What is Melatonin and How Does it Work?
Melatonin is a naturally-produced hormone in the body that plays an important role in the sleep-wake cycle. The pineal gland primarily synthesizes the hormone in the brain. The hormone is released in response to darkness, and it gets suppressed by light.(1, 2, 3, 4) As the sun goes down and darkness starts to increase, the brain signals the pineal gland to start the secretion of melatonin. This typically happens after 9 p.m. it is the increased levels of melatonin in the bloodstream that sends signals to the brain to become less alert and start feeling sleepy. The secretion of melatonin peaks in the middle of the night (between 2 to 4 a.m.) and then gradually reduces during the second half of the night. Almost 80 percent of melatonin gets synthesized at night. The action of melatonin inhibits the signals in the brain that promote wakefulness, which helps promote sleep by making a person feel drowsy or tired as it gets closer to bedtime.(5, 6, 7)
The production and secretion of melatonin again start to decrease in response to the sunlight. This makes you alert and wakes you up in the morning. However, for people who have sleeping problems, the hormone melatonin is available as a sleeping aid supplement in the form of liquids, pills, and chewable tablets.
Due to melatonin’s sleep-promoting effects, melatonin supplements are used for the treatment of a variety of sleep problems, including:
- Jet lag(8)
- Delayed sleep-wake phase disorder(10)
- Shift work sleep disorder(11)
- Sleeping problems in children with attention deficit hyperactivity disorder (ADHD) or autism(12)
What is a Safe Dose of Melatonin?
It is important to keep in mind that the US Food and Drug Administration (FDA) does not regulate melatonin as a drug. Due to this, there is not much information available on what is the safe and optimal dosage of melatonin. In fact, the dosage of melatonin supplements that have been used in previous scientific studies also varies widely – from using 0.1 to 10 milligrams (mg).(13) A review in 2017 defined that a general dosage of melatonin should be between 1 and 5 milligrams.(14)
Melatonin takes around one to two hours to work, so it is best to take the supplement at least two hours before bedtime.(15)
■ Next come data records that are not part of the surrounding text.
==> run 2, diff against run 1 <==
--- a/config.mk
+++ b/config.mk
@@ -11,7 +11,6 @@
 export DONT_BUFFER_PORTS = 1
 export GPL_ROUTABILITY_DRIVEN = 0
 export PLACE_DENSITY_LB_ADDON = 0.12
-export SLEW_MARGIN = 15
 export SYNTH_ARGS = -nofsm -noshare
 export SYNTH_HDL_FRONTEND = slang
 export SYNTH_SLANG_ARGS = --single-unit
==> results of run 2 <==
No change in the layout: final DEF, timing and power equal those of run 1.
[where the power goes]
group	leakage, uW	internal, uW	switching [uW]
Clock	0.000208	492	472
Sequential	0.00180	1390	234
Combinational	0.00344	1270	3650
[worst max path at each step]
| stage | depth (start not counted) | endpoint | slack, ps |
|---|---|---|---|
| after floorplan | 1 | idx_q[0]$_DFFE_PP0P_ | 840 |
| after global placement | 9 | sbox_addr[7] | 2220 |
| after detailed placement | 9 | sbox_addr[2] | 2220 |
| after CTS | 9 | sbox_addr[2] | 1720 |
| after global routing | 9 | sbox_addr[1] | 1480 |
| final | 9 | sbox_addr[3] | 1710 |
Melatonin Dosage for Older Adults
The amount of melatonin produced by the body starts to decrease with age. Due to this, melatonin supplements have been found to help older adults who have trouble falling asleep.(16)
Three is still a lot of debate about what is the optimal dosage of melatonin for older adults. A review from 2016 of sleeping aids for older adults recommends a dosage of 1 to 2 milligrams of immediate-release melatonin taken one hour before bedtime.(17)
Melatonin Dosage for Children
Just like melatonin supplements for adults, there is not much data available for what is the safe and optimal dosage of melatonin for children. The dosage of melatonin for children also depends on the child’s age. A 2016 review recommends the following age-based dosages of melatonin to be taken 30 to 60 minutes before bedtime:(18)
- 1 milligram for infants
- 2.5 to 3 milligrams for older children
- 5 milligrams for adolescents
Since there are no clear dosage guidelines with regards to melatonin supplements for children, it is necessary to consult your child’s pediatrician before you start giving melatonin to your child.
The Food and Drug Administration classifies melatonin to be a dietary supplement. This means that it is not as strictly regulated as a regular drug. For the regulation of dietary supplements, label claims and product safety do not need to meet the FDA’s approval before being sold.
However, a study carried out in 2017 found that out of 31 different melatonin supplements tested, the actual melatonin content of 71 percent of the products did not match the claim put on the product label. Furthermore, 26 percent of the products also contained serotonin, which can potentially be harmful even in smaller doses.(19)
When you are out to buy melatonin supplements, it is a good idea to search for products that are ‘USP verified.’ USP (United States Pharmacopeia) is an independent organization that ensures that dietary supplements follow proper quality control and dosing guidelines.(20)
Is It Safe To Take Melatonin Supplements Every Night?
According to research by the National Center for Complementary and Integrative Health (NCCIH), short-term use of melatonin supplements appears to be safe for most children and adults. However, there is limited information available on the effects of taking melatonin supplements in the long term.(21)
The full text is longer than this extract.